# WHAT THE TASK ASKS
Count how many lines in the entries below hold the string "constraint", and respond with that number only.

Records from a collection:
§ §
`config.mk`:
```
export PLATFORM = sky130hd
export DESIGN_NAME = utf8_stream_decoder
export DESIGN_NICKNAME = d
export VERILOG_FILES = /design/src/hw/rtl/ud_pkg.sv /design/src/hw/rtl/utf8_stream_decoder.sv /design/src/hw/rtl/ud_front.sv /design/src/hw/rtl/ud_fifo.sv /design/src/hw/rtl/ud_back.sv
export SDC_FILE = /design/constraint.sdc
export NUM_CORES = 1
export LEC_CHECK = 0
export ABC_AREA = 1
export CAP_MARGIN = 15
export CORE_AREA = 5 5 114 196
export CTS_BUF_LIST = sky130_fd_sc_hd__clkbuf_8 sky130_fd_sc_hd__clkbuf_16
export DETAILED_ROUTE_END_ITERATION = 7
export DIE_AREA = 0 0 119 201
export DONT_BUFFER_PORTS = 1
export HOLD_SLACK_MARGIN = 0.12
export PLACE_DENSITY = 0.54
export SLEW_MARGIN = 10
export SYNTH_ARGS = -nofsm -noshare
export SYNTH_HDL_FRONTEND = slang
export SYNTH_SLANG_ARGS = --single-unit
```
`constraint.sdc`:
```
create_clock -name i_clk -period 5.61 [get_ports i_clk]
set_clock_uncertainty 0.15 [all_clocks]
set_input_delay 1.122 -clock i_clk [delete_from_list [all_inputs] [get_ports i_clk]]
set_output_delay 1.122 -clock i_clk [all_outputs]
set_load 0.005 [all_outputs]
```
## config.mk

```make
export PLATFORM = sky130hd
export DESIGN_NAME = cpu65c02_opcode_decoder
export DESIGN_NICKNAME = d
export VERILOG_FILES = /design/src/c02dec_pkg.sv /design/src/cpu65c02_opcode_decoder.sv /design/src/c02dec_decode.sv /design/src/c02dec_operand.sv
export SDC_FILE = /design/constraint.sdc
export NUM_CORES = 1
export LEC_CHECK = 0
export BUFFER_PORTS_ARGS = -buffer_cell sky130_fd_sc_hd__buf_2
export CORE_MARGIN = 8
export CORE_UTILIZATION = 61
export DETAILED_ROUTE_END_ITERATION = 10
export MAX_ROUTING_LAYER = met4
export PLACE_DENSITY = 0.88
export SLEW_MARGIN = 30
export SYNTH_ARGS = -nofsm -noshare
export SYNTH_HDL_FRONTEND = slang
export SYNTH_SLANG_ARGS = --single-unit
```

## constraint.sdc

```tcl
create_clock -name clk -period 8.9 [get_ports clk]
set_clock_uncertainty 0.2 [all_clocks]
set_input_delay 0.89 -clock clk [delete_from_list [all_inputs] [get_ports clk]]
set_output_delay 0.89 -clock clk [all_outputs]
set_load 0.05 [all_outputs]
```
§ §
# YOUR SOLUTION
4